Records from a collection
::::::::::
==> src/rtl/compare_stats.sv <==
// Windowed comparator-result statistics: classifies gt/lt/eq flags over WINDOW
// accepted samples and presents GT/LT/EQ/error counts plus the longest EQ run.
module compare_stats #(
    parameter int WINDOW = 8
) (
    input  logic       clk,
    input  logic       rst_n,
    input  logic       clear,
    input  logic       in_valid,
    output logic       in_ready,
    input  logic       gt,
    input  logic       lt,
    input  logic       eq,
    output logic       out_valid,
    input  logic       out_ready,
    output logic [7:0] gt_cnt,
    output logic [7:0] lt_cnt,
    output logic [7:0] eq_cnt,
    output logic [7:0] err_cnt,
    output logic [7:0] max_eq_run
);

    typedef enum logic {
        COLLECT = 1'b0,
        REPORT  = 1'b1
    } state_t;

    localparam logic [7:0] LAST_IDX = 8'(WINDOW - 1);

    state_t     state;
    state_t     stateNext;

    logic       accept;
    logic       lastAccept;
    logic       handshake;
    logic       isGt;
    logic       isLt;
    logic       isEq;
    logic       isErr;

    logic [7:0] gtAcc;
    logic [7:0] ltAcc;
    logic [7:0] eqAcc;
    logic [7:0] errAcc;
    logic [7:0] runCnt;
    logic [7:0] maxRun;
    logic [7:0] sampleIdx;

    logic [7:0] gtNext;
    logic [7:0] ltNext;
    logic [7:0] eqNext;
    logic [7:0] errNext;
    logic [7:0] runNext;
    logic [7:0] maxNext;

    assign in_ready   = (state == COLLECT);
    assign out_valid  = (state == REPORT);

    assign accept     = in_valid && in_ready;
    assign lastAccept = accept && (sampleIdx == LAST_IDX);
    assign handshake  = (state == REPORT) && out_ready;

    assign isGt  = ({gt, lt, eq} == 3'b100);
    assign isLt  = ({gt, lt, eq} == 3'b010);
    assign isEq  = ({gt, lt, eq} == 3'b001);
    assign isErr = !(isGt || isLt || isEq);

    // NOTE: every output of a combinational block gets a default first, so no path leaves it unassigned and no latch is inferred.
    always_comb begin
        stateNext = state;
        if (clear) begin
            stateNext = COLLECT;
        end else if (lastAccept) begin
            stateNext = REPORT;
        end else if (handshake) begin
            stateNext = COLLECT;
        end
    end

    // Post-update values; the final sample of a window is folded in before capture.
    always_comb begin
        gtNext  = gtAcc + (isGt ? 8'd1 : 8'd0);
        ltNext  = ltAcc + (isLt ? 8'd1 : 8'd0);
        eqNext  = eqAcc + (isEq ? 8'd1 : 8'd0);
        errNext = errAcc + (isErr ? 8'd1 : 8'd0);
        runNext = isEq ? runCnt + 8'd1 : 8'd0;
        maxNext = (runNext > maxRun) ? runNext : maxRun;
    end

    // NOTE: sequential state uses non-blocking assignments so every register samples pre-edge values.
    always_ff @(posedge clk or negedge rst_n) begin
        if (!rst_n) begin
            state <= COLLECT;
        end else begin
            state <= stateNext;
        end
    end

    always_ff @(posedge clk or negedge rst_n) begin
        if (!rst_n) begin
            gtAcc      <= '0;
            ltAcc      <= '0;
            eqAcc      <= '0;
            errAcc     <= '0;
            runCnt     <= '0;
            maxRun     <= '0;
            sampleIdx  <= '0;
            gt_cnt     <= '0;
            lt_cnt     <= '0;
            eq_cnt     <= '0;
            err_cnt    <= '0;
            max_eq_run <= '0;
        end else if (clear) begin
            gtAcc      <= '0;
            ltAcc      <= '0;
            eqAcc      <= '0;
            errAcc     <= '0;
            runCnt     <= '0;
            maxRun     <= '0;
            sampleIdx  <= '0;
            gt_cnt     <= '0;
            lt_cnt     <= '0;
            eq_cnt     <= '0;
            err_cnt    <= '0;
            max_eq_run <= '0;
        end else if (handshake) begin
            // Summary keeps its last value; out_valid already marks it stale.
            gtAcc      <= '0;
            ltAcc      <= '0;
            eqAcc      <= '0;
            errAcc     <= '0;
            runCnt     <= '0;
            maxRun     <= '0;
            sampleIdx  <= '0;
        end else if (accept) begin
            gtAcc     <= gtNext;
            ltAcc     <= ltNext;
            eqAcc     <= eqNext;
            errAcc    <= errNext;
            runCnt    <= runNext;
            maxRun    <= maxNext;
            sampleIdx <= sampleIdx + 8'd1;
            if (lastAccept) begin
                gt_cnt     <= gtNext;
                lt_cnt     <= ltNext;
                eq_cnt     <= eqNext;
                err_cnt    <= errNext;
                max_eq_run <= maxNext;
            end
        end
    end

endmodule

==> config.mk <==
export PLATFORM = sky130hd
export DESIGN_NAME = compare_stats
export DESIGN_NICKNAME = d
export VERILOG_FILES = /design/src/rtl/compare_stats.sv
export SDC_FILE = /design/constraint.sdc
export NUM_CORES = 1
export LEC_CHECK = 0
export CAP_MARGIN = 20
export CORE_MARGIN = 2
export CORE_UTILIZATION = 40
export CTS_BUF_LIST = sky130_fd_sc_hd__clkbuf_8 sky130_fd_sc_hd__clkbuf_16
export CTS_CLUSTER_DIAMETER = 120
export DETAILED_ROUTE_END_ITERATION = 16
export PLACE_DENSITY_LB_ADDON = 0.12
export SYNTH_ARGS = -nofsm -noshare
export SYNTH_HDL_FRONTEND = slang
export SYNTH_SLANG_ARGS = --single-unit
==> constraint.sdc <==
create_clock -name clk -period 6.8 [get_ports clk]
set_input_delay 1.36 -clock clk [delete_from_list [all_inputs] [get_ports clk]]
set_output_delay 1.36 -clock clk [all_outputs]
set_load 0.03 [all_outputs]
[Yosys cells after proc, flatten, opt, wreduce, memory -nomap -nowiden]
Cells that the tools add are included.
Operators by class
  $add $sub $neg: 6
  order comparisons: 1
  equality and inequality tests: 5
  multiplexer cells: 50
  bitwise operators: 1
  reduce and logical (&&, ||, !) cells: 10
Operator list (number)
  $mux 8: 43
  $add 8x1->8: 4
  $add 8x1->8 const B: 2
  $eq 8x3->1 const B: 1
  $gt 8x8->1: 1
  $mux 1: 7
  $reduce_bool 3->1: 2
  $reduce_bool 2->1: 2
  $eq 3x1->1 const B: 1
  $eq 3x2->1 const B: 1
  $eq 3x3->1 const B: 1
  $logic_and 1x1->1: 3
  $reduce_and 3->1: 1
  $logic_or 1x1->1: 2
  $ne 2x2->1 const B: 1
  $not 1->1: 1
Word-level totals
  flip-flop bits (word level): 97
  output and inout port bits: 42
  word-level logic and storage cells: 86

[Depth between registers and ports, before layout]
Gate-level depths: netlist of the first run.
  depth after elaboration: 9
  depth in mapped cells: 11

[Worst setup path before layout of the first run]
No wires, ideal clock.
  path type: input-to-reg
  from: input gt
  to: register maxRun[0]
  data arrival time: 3739 ps
  data required time: 6720 ps
  setup slack: 2981 ps
  cell stages on the path: 10
  path through: or3b_2 clkbuf_1 a21oi_1 ha_1 nand4_1 nor2_1 a211o_1 clkbuf_1 a21oi_2 mux2i_1
On the way
  word-level cells in the longest chain between the ends: 7
Ends and longest elaborated chain
  from (decl): line 11  | input logic gt,
  $eq 3x1->1 (*): line 65  | assign isEq = ({gt, lt, eq} == 3'b001);
  $mux 8 (*): line 86  | runNext = isEq ? runCnt + 8'd1 : 8'd0;
  $gt 8x8->1: line 87  | maxNext = (runNext > maxRun) ? runNext : maxRun;
  $mux 8 (*): line 87
  $mux 8 (*): line 135  | end else if (accept) begin
  $mux 8 (*): line 126  | end else if (handshake) begin
  $mux 8 (*): line 113  | end else if (clear) begin
  to (signal assigned): line 141  | maxRun <= maxNext;
  to (decl): line 46  | logic [7:0] maxRun;
Mark *: on every way between the ends. The rest lies on a longest branch, timed or not. The select of a mux whose other input is x is not followed.
A chain may end at the register's enable or synchronous reset.

[Worst setup path in the final report of the first run]
  from: input eq
  to: register max_eq_run[5]
On the way
  word-level cells in the longest chain between the ends: 8
Ends and longest elaborated chain
  from (decl): line 13  | input logic eq,
  $eq 3x1->1 (*): line 65
  $mux 8 (*): line 86
  $gt 8x8->1: line 87
  $mux 8 (*): line 87
  $mux 8 (*): line 143  | if (lastAccept) begin
  $mux 8 (*): line 135
  $mux 8 (*): line 126
  $mux 8 (*): line 113
  to (signal assigned): line 148  | max_eq_run <= maxNext;
  to (decl): line 20  | output logic [7:0] max_eq_run
Marks and branches as above.

==> impl_metrics.py, run 1 <==
metrics = {
    "placement": {
        "place_area_sq_um": 5610,
        "gp_congestion": 0.868,
        "dp_slack_ns": 2.09,
        "numPortBuffers": 49,
        "dp_cells": 716,
        "place_hpwl_microns": 7520,
    },
    "clocking": {
        "clock_sinks": 97,
        "cts_resized": 0,
        "cts.path.max_buffers": 2,
        "cts_setup_buffers": 0,
        "cts_buffers": 9,
        "cts.clk_slew.worst_paths_ns": 0.06,
        "clock_latency_ns": 0.35,
        "htree_levels": 3,
        "ctsHoldBuffers": 0,
        "cts-root-buf": "clkbuf_16",
        "cts_tree": "done",
    },
    "detailed_routing": {
        "postRouteAntennaNets": 0,
        "routed_wl_microns": 11700,
        "vias": 3895,
        "vias_per_cell": 5.31,
        "wl_per_cell_microns": 16.0,
        "drt_iter0_drc": 201,
        "drc": 0,
        "dr.pass1.iters": 4,
    },
    "floorplanning": {
        "dieArea_sq_um": 13300,
        "die_y_microns": 115,
        "start_util": 0.412,
        "rows": 40,
        "io_pins": 50,
        "core_region_area_sq_um": 12100,
        "die_w_microns": 115,
    },
    "timing": {
        "fin_skew_ns": 0.00539,
        "period_minus_slack_ns": 4.37,
        "hold_viol": 0,
        "min_period_over_period": 0.643,
        "fin_tns_setup_ns": 0,
        "rsz0062_at_grt": "no",
        "slew_violations": 0,
        "fin_ws_ns": 2.43,
        "worst_slew_pin_slew_ns": 1.08,
        "fmax_ghz": 0.229,
        "setup_viol": 0,
        "holdWs_ns": 0.514,
        "slew_headroom": 0.275,
    },
    "pwr": {
        "power_switching_mw": 0.265,
        "power_density_nw_per_um2": 193,
        "combinationalPowerShare": 0.052,
        "peakVddDrop_mv": 0.104,
        "p_sw_frac": 0.232,
        "total_power_mw": 1.14,
        "seqPwrFrac": 0.510,
        "leakage_nw": 2.41,
        "p_int_mw": 0.878,
        "power_frac_clock": 0.438,
    },
    "synth": {
        "synth_edf_count": 0,
        "ys_seq_area_frac": 0.489,
        "async_flop_share": 1.00,
        "synth.avg_cell_area_sq_um": 9.55,
        "synth_warnings": 0,
        "ys_ff_latch": 97,
        "syn-cell-area_sq_um": 4970,
        "ys_types": 43,
        "synth_ff_type": "dfrtp_1",
        "syn-num-nets": 546,
        "synth_cells": 520,
    },
    "worst_setup_path": {
        "ff2ff_setup_slack_ns": 3.43,
        "crit_type": "input pin to flop",
        "crit_fanout": 10,
        "startpoint_type": "input pin",
        "cp.arrival_ns": 4.63,
        "critPathCaptureType": "flop",
        "cp.required_ns": 7.06,
    },
    "grt": {
        "grt_max_degree": 67,
        "antenna_found_initial": 0,
        "grt_pass1_wl_microns": 19800,
        "grt_pass1_vias": 3893,
        "grt_usage": 0.193,
        "grt_overflow": 0,
    },
    "outcome": {
        "status": "finished, final reports clean",
    },
    "finish": {
        "final_common_cell": "dfrtp_1",
        "antenna_cells": 0,
        "layout_common_cells": "97 x dfrtp_1, 60 x nand2_1, 50 x nor2_1",
        "stdcell_area_sq_um": 5910,
        "synthToLayoutAreaGrowth_pct": 19.0,
        "final_nets": 586,
        "utilization": 0.490,
        "n_fill_cell": 1131,
        "fin_cells": 733,
        "regArea_sq_um": 2430,
        "multi_input_area_sq_um": 2390,
        "layout-drive-gt1-share": 0.0513,
    },
    "flow_run": {
        "drv_cap": 0,
    },
    "hold_path": {
        "hold_class": "flop to flop",
    },
}
Yosys cell counts (all sizes together), types with 6 or more instances:
library cell	count	area, sq um
dfrtp	97	2430
nand2	60	225
nor2	50	188
a21oi	35	183
o21ai	32	160
nand3	27	135
xor2	25	219
clkbuf	21	78.8
xnor2	20	175
ha	18	225
a211oi	17	128
or3	14	87.6
a22o	11	96.3
inv	11	41.3
a31oi	10	62.6
nand4	8	50.1
o21bai	8	60.1
and3	7	43.8
buf	7	41.3
nand3b	7	52.6
mux2i	6	60.1
per-layer routing:
| metal | vias up | track usage | routed length (microns) |
|---|---|---|---|
| li1 | 1916 | - | - |
| met1 | 1886 | 0.280 | 5960 |
| met2 | 78 | 0.285 | 5060 |
| met3 | 15 | 0.0314 | 416 |
| met4 | 0 | 0.0819 | 255 |
| met5 | - | 0 | 0 |
critical path, stage by stage:
cell,delay (ns)
clkdlybuf4s50_1,0.53
or3b_2,0.58
a21oi_1,0.30
ha_1,0.32
nand4_1,0.17
nor2_1,0.10
a211oi_1,0.85
o21ai_0,0.19
a31oi_1,0.22
path summary, 6_finish.rpt:
check | end | from | cells after the start
worst max-delay path | max_eq_run[5] | eq | 9
worst min-delay path | err_cnt[7] | err_cnt[7] | 2
worst max register to register | max_eq_run[5] | runCnt[0] | 10
worst min register to register | err_cnt[7] | err_cnt[7] | 2
max in group asynchronous | eq_cnt[7] | rst_n | 2
min in group asynchronous | out_valid | rst_n | 1
kinds of logic (layout without fill, tap and decap cells):
logic type,Yosys count,in the layout,share of synthesized area
buffers and inverters,39,84,0.0325
and+or+nand+nor,191,191,0.186
adders and majority gates,18,18,0.0454
DFF,97,97,0.489
muxes,6,6,0.0121
AOI/OAI and AO/OA,124,124,0.156
xor gates and xnor gates,45,45,0.0794
area by class of cell:
cell class	count	area share
clock buffer	9	0.0381
inverter	11	0.00699
clock inverter	7	0.0110
timing repair buffer	57	0.0940
multi-input combinational	384	0.404
sequential	97	0.411
tap	168	0.0356
power by group through the flow:
stage | Sequential, mW | Clock [mW] | Combinational [mW]
6_report | 0.582 | 0.501 | 0.0591
5_1_grt | 0.583 | 0.539 | 0.0665
4_1_cts | 0.582 | 0.514 | 0.0602
3_5_place_dp | 0.593 | 0 | 0.0601
3_3_place_gp | 0.593 | 0 | 0.0599
2_1_floorplan | 0.593 | 0 | 0.0305
No activity file was read; power rests on OpenSTA's default activity.
==> run 2, diff against run 1 <==
Clock period 6.8 ns to 4 ns, I/O delays scaled along.
==> impl_metrics.py, run 2 (synthesis results as in run 1) <==
metrics = {
    "clocking": {
        "clock_latency_ns": 0.35,
        "cts_setup_buffers": 0,
        "cts.path.max_buffers": 2,
        "ctsHoldBuffers": 0,
        "cts.clk_slew.worst_paths_ns": 0.07,
        "cts_resized": 0,
        "clock_sinks": 97,
        "cts-root-buf": "clkbuf_16",
        "htree_levels": 3,
        "cts_buffers": 9,
        "cts_tree": "done",
    },
    "pwr": {
        "leakage_nw": 2.48,
        "power_density_nw_per_um2": 336,
        "seqPwrFrac": 0.488,
        "p_int_mw": 1.57,
        "peakVddDrop_mv": 0.199,
        "power_switching_mw": 0.464,
        "p_sw_frac": 0.229,
        "power_frac_clock": 0.460,
        "combinationalPowerShare": 0.052,
    },
    "grt": {
        "grt_pass1_vias": 3854,
        "grt_pass1_wl_microns": 19600,
        "antenna_found_initial": 0,
        "grt_usage": 0.190,
        "grt_max_degree": 43,
        "grt_overflow": 0,
    },
    "timing": {
        "hold_viol": 0,
        "setup_viol": 0,
        "worst_slew_pin_slew_ns": 0.792,
        "period_minus_slack_ns": 3.57,
        "min_period_over_period": 0.893,
        "fin_tns_setup_ns": 0,
        "fmax_ghz": 0.280,
        "rsz0062_at_grt": "no",
        "fin_skew_ns": 0.00766,
        "slew_violations": 0,
        "slew_headroom": 0.471,
    },
    "finish": {
        "layout_common_cells": "97 x dfrtp_1, 60 x nand2_1, 50 x nor2_1",
        "final_nets": 598,
        "final_common_cell": "dfrtp_1",
        "utilization": 0.500,
        "multi_input_area_sq_um": 2390,
        "layout-drive-gt1-share": 0.0745,
        "n_fill_cell": 1141,
        "fin_cells": 745,
        "stdcell_area_sq_um": 6030,
        "synthToLayoutAreaGrowth_pct": 21.5,
        "regArea_sq_um": 2430,
        "antenna_cells": 0,
    },
    "worst_setup_path": {
        "max_stage_delay_ns": 0.58,
        "cp.required_ns": 4.27,
        "cp.arrival_ns": 3.84,
        "critPathCaptureType": "flop",
        "ff2ff_setup_slack_ns": 0.85,
        "cp-startpoint": "eq",
        "crit_fanout": 9,
        "crit_chain": "clkdlybuf4s50_1 -> or3b_2 -> a21oi_1 -> ha_1 -> nand4_1 -> nor2_1 -> a211o_1 -> a21oi_2 -> mux2i_1",
        "reg2reg_depth": 10,
        "endpoint": "maxRun[6]",
        "rr_startpoint": "runCnt[0]",
        "crit_slowest_cell": "or3b_2",
        "timing.rr.end": "maxRun[6]",
        "crit_type": "input pin to flop",
        "startpoint_type": "input pin",
    },
    "detailed_routing": {
        "wl_per_cell_microns": 15.6,
        "vias": 3952,
        "drt_iter0_drc": 232,
        "routed_wl_microns": 11600,
        "dr.pass1.iters": 4,
        "vias_per_cell": 5.30,
        "postRouteAntennaNets": 0,
        "drc": 0,
    },
    "placement": {
        "numPortBuffers": 49,
        "dp_cells": 729,
        "place_hpwl_microns": 8160,
        "place_area_sq_um": 5720,
        "gp_congestion": 0.862,
    },
    "floorplanning": {
        "die_y_microns": 115,
        "dieArea_sq_um": 13300,
        "io_pins": 50,
        "core_region_area_sq_um": 12100,
        "rows": 40,
        "die_w_microns": 115,
        "start_util": 0.412,
    },
    "hold_path": {
        "hold_class": "input pin to asynchronous set/reset pin",
    },
    "flow_run": {
        "drv_cap": 0,
    },
    "outcome": {
        "status": "finished, final reports clean",
    },
}
==> run 2: changes by cell type in the layout (fill, tap and decap cells not counted) <==
| cell | before | now |
|---|---|---|
| bufinv_16 | 1 | 2 |
| inv_1 | 14 | 12 |
| buf_4 | 8 | 20 |
| inv_6 | 0 | 1 |
| clkinv_2 | 0 | 1 |
| clkinvlp_4 | 2 | 1 |
| buf_12 | 0 | 1 |
| buf_8 | 1 | 0 |
==> run 2: worst min path at each step <==
stage                       startpoint           end  cells after the start
after CTS                        rst_n     runCnt[4]                      1
after detailed placement  sampleIdx[7]  sampleIdx[7]                      1
after global routing             rst_n     errAcc[3]                      1
after global placement    sampleIdx[7]  sampleIdx[7]                      1
after floorplan           sampleIdx[7]  sampleIdx[7]                      1
final                            rst_n     runCnt[4]                      1
==> run 2: cell type report <==
cell class                 count  area share
multi-input combinational    384       0.395
timing repair buffer          69       0.108
clock buffer                   9      0.0373
clock inverter                 7      0.0156
inverter                      11     0.00684
tap                          168      0.0348
sequential                    97       0.402
==> run 2: worst max-delay path: cells and delay by family <==
| family | cells | cell delay [ns] |
|---|---|---|
| buffers and inverters | 1 | 0.53 |
| and+or+nand+nor | 3 | 0.86 |
| muxes | 1 | 0.25 |
| adders and majority gates | 1 | 0.33 |
| AOI/OAI and AO/OA | 3 | 1.06 |
==> run 2: layer usage <==
| layer | global-route usage | vias up | part of all wire |
|---|---|---|---|
| met3 | 0.0288 | 18 | 0.039 |
| met4 | 0.0771 | 0 | 0.022 |
| met5 | 0 | - | 0 |
| met1 | 0.286 | 1897 | 0.52 |
| li1 | - | 1947 | - |
| met2 | 0.273 | 90 | 0.42 |
==> run 2: power groups by stage <==
stage | clock (mW) | sequential [mW] | combinational, mW
global placement | 0 | 1.01 | 0.106
CTS | 0.960 | 0.990 | 0.108
finish | 0.934 | 0.990 | 0.105
floorplan | 0 | 1.01 | 0.0518
detailed placement | 0 | 1.01 | 0.108
global route | 1.01 | 0.990 | 0.119
==> run 2: through the flow <==
stage / worst slack (ns) / hold WS (ns) / total power, mW
after global placement: 0.225 / 0.468 / 1.11
final: 0.428 / 0.446 / 2.03
after CTS: 0.472 / 0.459 / 2.06
after detailed placement: 0.0927 / 0.488 / 1.12
after global routing: 0.313 / 0.487 / 2.11
after floorplan: 0.741 / 0.452 / 1.06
::::::::::
* _Assignment_
Copy only this part of the entries above: the line with "multiplexer cells: 50", the line with "[Depth between registers", and the lines between, all exactly as written.

* _Your response_
  multiplexer cells: 50
  bitwise operators: 1
  reduce and logical (&&, ||, !) cells: 10
Operator list (number)
  $mux 8: 43
  $add 8x1->8: 4
  $add 8x1->8 const B: 2
  $eq 8x3->1 const B: 1
  $gt 8x8->1: 1
  $mux 1: 7
  $reduce_bool 3->1: 2
  $reduce_bool 2->1: 2
  $eq 3x1->1 const B: 1
  $eq 3x2->1 const B: 1
  $eq 3x3->1 const B: 1
  $logic_and 1x1->1: 3
  $reduce_and 3->1: 1
  $logic_or 1x1->1: 2
  $ne 2x2->1 const B: 1
  $not 1->1: 1
Word-level totals
  flip-flop bits (word level): 97
  output and inout port bits: 42
  word-level logic and storage cells: 86

[Depth between registers and ports, before layout]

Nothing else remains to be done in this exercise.